■ Task objective ■
Everything in the listing below from the line containing "- setup slack degrades by 0.31 ns" through the line containing "PLACE_DENSITY = 0.86" must be repeated exactly; the remaining lines are not wanted.

# # # # # # #

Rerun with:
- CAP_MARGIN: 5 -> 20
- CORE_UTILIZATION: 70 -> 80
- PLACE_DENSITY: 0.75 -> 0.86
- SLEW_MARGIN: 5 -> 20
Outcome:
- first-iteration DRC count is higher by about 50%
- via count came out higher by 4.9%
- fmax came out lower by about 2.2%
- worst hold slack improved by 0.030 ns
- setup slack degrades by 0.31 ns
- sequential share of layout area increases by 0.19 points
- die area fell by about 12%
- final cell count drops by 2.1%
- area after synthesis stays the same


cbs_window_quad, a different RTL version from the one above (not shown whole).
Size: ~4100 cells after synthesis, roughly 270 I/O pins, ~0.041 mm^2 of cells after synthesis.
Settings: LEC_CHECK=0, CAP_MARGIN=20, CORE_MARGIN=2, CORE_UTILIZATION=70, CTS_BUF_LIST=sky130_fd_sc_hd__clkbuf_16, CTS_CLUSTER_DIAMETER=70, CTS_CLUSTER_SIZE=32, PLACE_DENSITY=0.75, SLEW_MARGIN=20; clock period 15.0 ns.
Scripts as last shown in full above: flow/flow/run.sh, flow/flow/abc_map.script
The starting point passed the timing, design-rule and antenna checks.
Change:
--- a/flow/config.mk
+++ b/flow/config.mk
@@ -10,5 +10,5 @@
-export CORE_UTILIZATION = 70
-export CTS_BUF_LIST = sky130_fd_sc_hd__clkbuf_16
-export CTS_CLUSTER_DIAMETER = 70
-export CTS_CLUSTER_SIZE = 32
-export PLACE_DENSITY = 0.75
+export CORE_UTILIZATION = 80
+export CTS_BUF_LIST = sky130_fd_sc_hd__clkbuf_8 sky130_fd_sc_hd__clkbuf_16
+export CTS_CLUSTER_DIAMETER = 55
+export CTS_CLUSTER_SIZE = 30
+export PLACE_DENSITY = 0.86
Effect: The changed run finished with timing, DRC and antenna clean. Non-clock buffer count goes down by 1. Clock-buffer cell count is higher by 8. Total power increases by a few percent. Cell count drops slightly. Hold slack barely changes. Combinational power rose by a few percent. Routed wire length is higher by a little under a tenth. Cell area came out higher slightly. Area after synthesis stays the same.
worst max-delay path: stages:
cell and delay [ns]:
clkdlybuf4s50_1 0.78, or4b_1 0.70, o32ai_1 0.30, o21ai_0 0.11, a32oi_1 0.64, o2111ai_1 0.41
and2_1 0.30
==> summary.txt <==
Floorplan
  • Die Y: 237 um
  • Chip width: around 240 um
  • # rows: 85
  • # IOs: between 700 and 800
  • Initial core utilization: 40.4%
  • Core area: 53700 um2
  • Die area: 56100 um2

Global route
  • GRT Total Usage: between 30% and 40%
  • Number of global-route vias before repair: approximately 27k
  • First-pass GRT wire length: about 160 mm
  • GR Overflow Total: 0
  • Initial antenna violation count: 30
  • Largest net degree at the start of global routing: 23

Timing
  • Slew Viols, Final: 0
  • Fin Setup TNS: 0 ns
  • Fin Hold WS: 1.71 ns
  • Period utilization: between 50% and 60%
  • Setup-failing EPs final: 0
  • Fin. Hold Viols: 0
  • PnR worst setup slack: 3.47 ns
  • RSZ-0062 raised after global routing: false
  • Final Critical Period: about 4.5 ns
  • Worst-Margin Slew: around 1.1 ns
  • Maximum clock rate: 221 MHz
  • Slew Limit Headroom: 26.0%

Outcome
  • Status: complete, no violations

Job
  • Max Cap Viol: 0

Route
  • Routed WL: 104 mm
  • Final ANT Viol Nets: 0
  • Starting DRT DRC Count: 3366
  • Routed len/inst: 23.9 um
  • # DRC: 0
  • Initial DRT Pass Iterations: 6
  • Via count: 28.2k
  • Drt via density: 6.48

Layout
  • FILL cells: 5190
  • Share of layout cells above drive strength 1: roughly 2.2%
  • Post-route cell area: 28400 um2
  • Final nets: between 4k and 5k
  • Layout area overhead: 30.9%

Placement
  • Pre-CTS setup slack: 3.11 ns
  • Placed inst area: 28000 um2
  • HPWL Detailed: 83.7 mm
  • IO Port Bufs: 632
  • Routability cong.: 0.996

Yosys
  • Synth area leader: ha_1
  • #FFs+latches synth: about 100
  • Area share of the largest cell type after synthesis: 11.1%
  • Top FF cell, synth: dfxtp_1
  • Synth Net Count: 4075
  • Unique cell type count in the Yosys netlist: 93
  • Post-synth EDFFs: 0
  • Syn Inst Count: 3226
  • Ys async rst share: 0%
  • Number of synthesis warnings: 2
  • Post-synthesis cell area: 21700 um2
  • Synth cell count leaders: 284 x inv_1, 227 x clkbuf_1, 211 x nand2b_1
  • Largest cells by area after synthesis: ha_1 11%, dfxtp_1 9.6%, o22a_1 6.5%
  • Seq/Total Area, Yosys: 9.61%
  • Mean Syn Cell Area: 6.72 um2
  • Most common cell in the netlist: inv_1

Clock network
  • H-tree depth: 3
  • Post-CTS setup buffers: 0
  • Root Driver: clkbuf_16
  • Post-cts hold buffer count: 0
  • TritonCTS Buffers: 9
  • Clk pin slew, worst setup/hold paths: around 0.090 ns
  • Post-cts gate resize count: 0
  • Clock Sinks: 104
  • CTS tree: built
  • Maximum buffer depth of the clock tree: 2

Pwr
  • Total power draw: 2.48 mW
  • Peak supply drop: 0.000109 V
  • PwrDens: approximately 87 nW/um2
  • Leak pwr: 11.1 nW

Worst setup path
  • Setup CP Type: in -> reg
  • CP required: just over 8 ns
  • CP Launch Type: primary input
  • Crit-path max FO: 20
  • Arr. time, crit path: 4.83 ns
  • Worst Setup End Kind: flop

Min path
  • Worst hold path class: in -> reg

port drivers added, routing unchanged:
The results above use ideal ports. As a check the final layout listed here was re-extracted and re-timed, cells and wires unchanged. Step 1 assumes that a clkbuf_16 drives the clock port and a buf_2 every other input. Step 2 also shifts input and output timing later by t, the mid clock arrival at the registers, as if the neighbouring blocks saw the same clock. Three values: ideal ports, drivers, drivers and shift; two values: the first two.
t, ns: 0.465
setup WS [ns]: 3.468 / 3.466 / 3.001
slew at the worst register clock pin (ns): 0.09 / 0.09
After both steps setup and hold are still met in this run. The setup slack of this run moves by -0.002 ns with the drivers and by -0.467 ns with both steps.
Source: an optimization exercise on an open RTL-to-GDS flow (aim: small area and a short achievable clock period). Production flows keep margins and buffers that such runs may drop.
The RTL was checked by simulation tests, not by an equivalence proof against the original design.

===== flow/design.v =====
function automatic [6:0] gf_mul(input [6:0] a, input [6:0] b);
    reg [6:0] acc;
    reg [6:0] sh;
    integer i;
    begin
        acc = 7'd0;
        sh  = a;
        for (i = 0; i < 7; i = i + 1) begin
            if (b[i])
                acc = acc ^ sh;
            sh = {sh[5:0], 1'b0} ^ (sh[6] ? 7'b0001001 : 7'b0000000);
        end
        gf_mul = acc;
    end
endfunction
localparam [128*7-1:0] INV3 = {
    7'h0d, 7'h74, 7'h30, 7'h3c, 7'h68, 7'h1b, 7'h76, 7'h0f,
    7'h54, 7'h7e, 7'h4a, 7'h3f, 7'h06, 7'h29, 7'h43, 7'h23,
    7'h66, 7'h2a, 7'h14, 7'h09, 7'h3b, 7'h61, 7'h37, 7'h4d,
    7'h4e, 7'h6c, 7'h69, 7'h59, 7'h2b, 7'h5e, 7'h70, 7'h39,
    7'h34, 7'h6b, 7'h1d, 7'h45, 7'h71, 7'h25, 7'h5c, 7'h7d,
    7'h6a, 7'h22, 7'h27, 7'h19, 7'h46, 7'h4b, 7'h10, 7'h5f,
    7'h36, 7'h72, 7'h6d, 7'h32, 7'h0e, 7'h62, 7'h16, 7'h79,
    7'h6f, 7'h3d, 7'h49, 7'h08, 7'h1c, 7'h20, 7'h1a, 7'h5b,
    7'h1f, 7'h7b, 7'h51, 7'h78, 7'h4f, 7'h63, 7'h5a, 7'h0a,
    7'h42, 7'h48, 7'h3e, 7'h4c, 7'h56, 7'h65, 7'h5d, 7'h53,
    7'h6e, 7'h0c, 7'h3a, 7'h57, 7'h02, 7'h41, 7'h7c, 7'h55,
    7'h2f, 7'h0b, 7'h26, 7'h77, 7'h73, 7'h40, 7'h12, 7'h75,
    7'h67, 7'h7f, 7'h2e, 7'h50, 7'h64, 7'h44, 7'h1e, 7'h35,
    7'h60, 7'h15, 7'h2c, 7'h05, 7'h58, 7'h07, 7'h24, 7'h17,
    7'h47, 7'h2d, 7'h04, 7'h33, 7'h21, 7'h28, 7'h38, 7'h31,
    7'h7a, 7'h03, 7'h52, 7'h13, 7'h18, 7'h11, 7'h01, 7'h00
};
function automatic [6:0] gf_inv3(input [6:0] a);
    begin
        gf_inv3 = INV3[7*a +: 7];
    end
endfunction
localparam [127:0] VALID = 128'h341efc53e5ef0f6366edbbb9ab551f7e;
function automatic gf_valid(input [6:0] a);
    begin
        gf_valid = VALID[a];
    end
endfunction
function automatic [6:0] gf_halftrace(input [6:0] c);
    begin
        gf_halftrace[0] = 1'b0;
        gf_halftrace[1] = c[2] ^ c[3] ^ c[4] ^ c[6];
        gf_halftrace[2] = c[3] ^ c[4] ^ c[6];
        gf_halftrace[3] = c[5] ^ c[6];
        gf_halftrace[4] = c[1] ^ c[2] ^ c[4];
        gf_halftrace[5] = c[3] ^ c[5] ^ c[6];
        gf_halftrace[6] = c[3] ^ c[6];
    end
endfunction
function automatic gf_trace(input [6:0] c);
    begin
        gf_trace = c[0];
    end
endfunction
module dec79_enc (
    input  wire [63:0] data,
    output wire [78:0] word
);
    assign word[63:0] = data;
    wire x0, x1, x2, x3, x4, x5, x6, x7, x8, x9, x10, x11, x12, x13, x14, x15, x16, x17, x18, x19, x20, x21, x22, x23, x24, x25, x26, x27, x28, x29, x30, x31, x32, x33, x34, x35, x36, x37, x38, x39, x40, x41, x42, x43, x44, x45, x46, x47, x48, x49, x50, x51, x52, x53, x54, x55, x56, x57, x58, x59, x60, x61, x62, x63, x64, x65, x66, x67, x68, x69, x70, x71, x72, x73, x74, x75, x76, x77, x78, x79, x80, x81, x82, x83, x84, x85, x86, x87, x88, x89, x90, x91, x92, x93, x94, x95, x96, x97, x98, x99, x100, x101, x102, x103, x104, x105, x106, x107, x108, x109, x110, x111, x112, x113, x114, x115, x116, x117, x118, x119, x120, x121, x122, x123, x124, x125, x126, x127, x128, x129, x130, x131, x132, x133, x134, x135, x136, x137, x138, x139, x140, x141, x142, x143, x144, x145, x146, x147, x148, x149, x150, x151, x152, x153, x154, x155, x156, x157, x158, x159, x160, x161, x162, x163, x164, x165, x166, x167, x168, x169, x170, x171, x172, x173, x174, x175, x176, x177, x178, x179, x180, x181, x182, x183, x184, x185, x186, x187, x188, x189, x190, x191, x192, x193, x194, x195, x196, x197, x198, x199, x200, x201, x202, x203, x204, x205, x206, x207, x208, x209, x210, x211, x212, x213, x214, x215, x216, x217, x218, x219, x220, x221, x222, x223, x224;
    assign x0 = data[27] ^ data[43];
    assign x1 = data[3] ^ data[14];
    assign x2 = data[30] ^ data[47];
    assign x3 = data[22] ^ data[23];
    assign x4 = data[13] ^ data[46];
    assign x5 = data[25] ^ data[26];
    assign x6 = data[0] ^ data[17];
    assign x7 = data[31] ^ data[50];
    assign x8 = data[37] ^ data[62];
    assign x9 = data[4] ^ data[32];
    assign x10 = data[38] ^ data[63];
    assign x11 = data[2] ^ data[24];
    assign x12 = data[5] ^ data[33];
    assign x13 = data[9] ^ data[29];
    assign x14 = data[18] ^ data[44];
    assign x15 = data[6] ^ data[61];
    assign x16 = data[1] ^ data[54];
    assign x17 = data[58] ^ x0;
    assign x18 = data[60] ^ x12;
    assign x19 = x2 ^ x5;
    assign x20 = data[56] ^ x1;
    assign x21 = data[11] ^ data[57];
    assign x22 = data[12] ^ data[45];
    assign x23 = data[10] ^ data[48];
    assign x24 = data[28] ^ data[42];
    assign x25 = data[39] ^ x3;
    assign x26 = data[40] ^ x11;
    assign x27 = data[49] ^ x8;
    assign x28 = data[53] ^ x7;
    assign x29 = x6 ^ x13;
    assign x30 = data[41] ^ x4;
    assign x31 = data[7] ^ data[35];
    assign x32 = data[20] ^ data[59];
    assign x33 = data[55] ^ x21;
    assign x34 = x9 ^ x24;
    assign x35 = data[19] ^ x15;
    assign x36 = data[21] ^ x10;
    assign x37 = x22 ^ x23;
    assign x38 = x17 ^ x18;
    assign x39 = x20 ^ x25;
    assign x40 = x14 ^ x19;
    assign x41 = data[8] ^ data[52];
    assign x42 = data[34] ^ data[59];
    assign x43 = data[61] ^ x16;
    assign x44 = data[16] ^ x32;
    assign x45 = x30 ^ x33;
    assign x46 = data[15] ^ x26;
    assign x47 = data[51] ^ x29;
    assign x48 = data[55] ^ x39;
    assign x49 = data[29] ^ x38;
    assign x50 = data[5] ^ data[36];
    assign x51 = data[14] ^ data[39];
    assign x52 = data[7] ^ data[36];
    assign x53 = data[31] ^ data[51];
    assign x54 = data[1] ^ data[4];
    assign x55 = data[13] ^ data[47];
    assign x56 = data[12] ^ data[44];
    assign x57 = data[10] ^ data[23];
    assign x58 = data[11] ^ data[63];
    assign x59 = data[34] ^ data[41];
    assign x60 = data[30] ^ data[45];
    assign x61 = data[15] ^ data[48];
    assign x62 = data[38] ^ x31;
    assign x63 = data[24] ^ x9;
    assign x64 = x0 ^ x61;
    assign x65 = x7 ^ x59;
    assign x66 = data[22] ^ x4;
    assign x67 = x11 ^ x15;
    assign x68 = data[50] ^ x14;
    assign x69 = data[0] ^ x3;
    assign x70 = data[28] ^ x42;
    assign x71 = x50 ^ x58;
    assign x72 = x41 ^ x55;
    assign x73 = data[53] ^ x51;
    assign x74 = data[25] ^ x10;
    assign x75 = x31 ^ x53;
    assign x76 = data[17] ^ x34;
    assign x77 = x27 ^ x28;
    assign x78 = x16 ^ x36;
    assign x79 = data[2] ^ x37;
    assign x80 = x17 ^ x35;
    assign x81 = data[8] ^ x35;
    assign x82 = x44 ^ x56;
    assign x83 = x28 ^ x34;
    assign x84 = x30 ^ x63;
    assign x85 = data[43] ^ x29;
    assign x86 = data[40] ^ x43;
    assign x87 = x45 ^ x46;
    assign x88 = x8 ^ x40;
    assign x89 = data[62] ^ x40;
    assign x90 = data[52] ^ x47;
    assign x91 = data[32] ^ x49;
    assign x92 = data[37] ^ data[57];
    assign x93 = x12 ^ x60;
    assign x94 = x92 ^ x64;
    assign x95 = x66 ^ x68;
    assign x96 = x70 ^ x73;
    assign x97 = x93 ^ x47;
    assign x98 = x81 ^ x94;
    assign x99 = x95 ^ x96;
    assign x100 = x97 ^ x98;
    assign x101 = x99 ^ x100;
    assign x102 = data[57] ^ x6;
    assign x103 = x23 ^ x25;
    assign x104 = x44 ^ x62;
    assign x105 = x72 ^ x102;
    assign x106 = x38 ^ x77;
    assign x107 = x86 ^ x103;
    assign x108 = x104 ^ x105;
    assign x109 = x106 ^ x107;
    assign x110 = x108 ^ x109;
    assign x111 = data[19] ^ data[36];
    assign x112 = x60 ^ x111;
    assign x113 = x27 ^ x69;
    assign x114 = x112 ^ x78;
    assign x115 = x113 ^ x87;
    assign x116 = x114 ^ x91;
    assign x117 = x115 ^ x116;
    assign x118 = data[1] ^ data[33];
    assign x119 = data[37] ^ data[46];
    assign x120 = data[58] ^ x2;
    assign x121 = x24 ^ x118;
    assign x122 = x119 ^ x65;
    assign x123 = x67 ^ x74;
    assign x124 = x120 ^ x121;
    assign x125 = x82 ^ x122;
    assign x126 = x123 ^ x124;
    assign x127 = x48 ^ x125;
    assign x128 = x126 ^ x127;
    assign x129 = data[9] ^ data[21];
    assign x130 = data[27] ^ data[46];
    assign x131 = x129 ^ x130;
    assign x132 = x18 ^ x20;
    assign x133 = x26 ^ x62;
    assign x134 = x69 ^ x131;
    assign x135 = x81 ^ x83;
    assign x136 = x132 ^ x133;
    assign x137 = x134 ^ x88;
    assign x138 = x135 ^ x136;
    assign x139 = x137 ^ x138;
    assign x140 = x1 ^ x6;
    assign x141 = x10 ^ x16;
    assign x142 = x32 ^ x52;
    assign x143 = x57 ^ x28;
    assign x144 = x140 ^ x141;
    assign x145 = x142 ^ x84;
    assign x146 = x143 ^ x144;
    assign x147 = x88 ^ x145;
    assign x148 = x146 ^ x147;
    assign x149 = data[44] ^ data[60];
    assign x150 = x42 ^ x149;
    assign x151 = x19 ^ x33;
    assign x152 = x66 ^ x67;
    assign x153 = x150 ^ x78;
    assign x154 = x83 ^ x85;
    assign x155 = x151 ^ x152;
    assign x156 = x153 ^ x154;
    assign x157 = x155 ^ x156;
    assign x158 = x43 ^ x75;
    assign x159 = x79 ^ x158;
    assign x160 = x48 ^ x89;
    assign x161 = x159 ^ x91;
    assign x162 = x160 ^ x161;
    assign x163 = data[18] ^ data[26];
    assign x164 = data[43] ^ x9;
    assign x165 = x163 ^ x26;
    assign x166 = x71 ^ x164;
    assign x167 = x77 ^ x165;
    assign x168 = x166 ^ x48;
    assign x169 = x90 ^ x167;
    assign x170 = x168 ^ x169;
    assign x171 = x41 ^ x37;
    assign x172 = x70 ^ x74;
    assign x173 = x39 ^ x84;
    assign x174 = x85 ^ x86;
    assign x175 = x171 ^ x172;
    assign x176 = x173 ^ x174;
    assign x177 = x175 ^ x176;
    assign x178 = data[35] ^ data[42];
    assign x179 = data[49] ^ x13;
    assign x180 = x54 ^ x57;
    assign x181 = x178 ^ x18;
    assign x182 = x73 ^ x179;
    assign x183 = x180 ^ x181;
    assign x184 = x182 ^ x87;
    assign x185 = x89 ^ x183;
    assign x186 = x184 ^ x185;
    assign x187 = data[16] ^ data[42];
    assign x188 = data[54] ^ x187;
    assign x189 = x19 ^ x20;
    assign x190 = x37 ^ x65;
    assign x191 = x71 ^ x188;
    assign x192 = x46 ^ x80;
    assign x193 = x189 ^ x190;
    assign x194 = x191 ^ x192;
    assign x195 = x193 ^ x194;
    assign x196 = data[3] ^ data[6];
    assign x197 = x5 ^ x196;
    assign x198 = x27 ^ x64;
    assign x199 = x75 ^ x197;
    assign x200 = x45 ^ x76;
    assign x201 = x82 ^ x198;
    assign x202 = x199 ^ x200;
    assign x203 = x201 ^ x202;
    assign x204 = data[14] ^ data[16];
    assign x205 = data[26] ^ data[49];
    assign x206 = data[56] ^ x22;
    assign x207 = x52 ^ x204;
    assign x208 = x205 ^ x36;
    assign x209 = x68 ^ x72;
    assign x210 = x206 ^ x207;
    assign x211 = x76 ^ x208;
    assign x212 = x209 ^ x210;
    assign x213 = x49 ^ x211;
    assign x214 = x212 ^ x213;
    assign x215 = data[7] ^ data[20];
    assign x216 = data[33] ^ x1;
    assign x217 = x21 ^ x54;
    assign x218 = x215 ^ x27;
    assign x219 = x36 ^ x216;
    assign x220 = x217 ^ x79;
    assign x221 = x80 ^ x218;
    assign x222 = x219 ^ x90;
    assign x223 = x220 ^ x221;
    assign x224 = x222 ^ x223;
    assign word[64] = x101;
    assign word[65] = x110;
    assign word[66] = x117;
    assign word[67] = x128;
    assign word[68] = x139;
    assign word[69] = x148;
    assign word[70] = x157;
    assign word[71] = x162;
    assign word[72] = x170;
    assign word[73] = x177;
    assign word[74] = x186;
    assign word[75] = x195;
    assign word[76] = x203;
    assign word[77] = x214;
    assign word[78] = x224;
endmodule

# # # # # # #

■ Task solution ■
- setup slack degrades by 0.31 ns
- sequential share of layout area increases by 0.19 points
- die area fell by about 12%
- final cell count drops by 2.1%
- area after synthesis stays the same


cbs_window_quad, a different RTL version from the one above (not shown whole).
Size: ~4100 cells after synthesis, roughly 270 I/O pins, ~0.041 mm^2 of cells after synthesis.
Settings: LEC_CHECK=0, CAP_MARGIN=20, CORE_MARGIN=2, CORE_UTILIZATION=70, CTS_BUF_LIST=sky130_fd_sc_hd__clkbuf_16, CTS_CLUSTER_DIAMETER=70, CTS_CLUSTER_SIZE=32, PLACE_DENSITY=0.75, SLEW_MARGIN=20; clock period 15.0 ns.
Scripts as last shown in full above: flow/flow/run.sh, flow/flow/abc_map.script
The starting point passed the timing, design-rule and antenna checks.
Change:
--- a/flow/config.mk
+++ b/flow/config.mk
@@ -10,5 +10,5 @@
-export CORE_UTILIZATION = 70
-export CTS_BUF_LIST = sky130_fd_sc_hd__clkbuf_16
-export CTS_CLUSTER_DIAMETER = 70
-export CTS_CLUSTER_SIZE = 32
-export PLACE_DENSITY = 0.75
+export CORE_UTILIZATION = 80
+export CTS_BUF_LIST = sky130_fd_sc_hd__clkbuf_8 sky130_fd_sc_hd__clkbuf_16
+export CTS_CLUSTER_DIAMETER = 55
+export CTS_CLUSTER_SIZE = 30
+export PLACE_DENSITY = 0.86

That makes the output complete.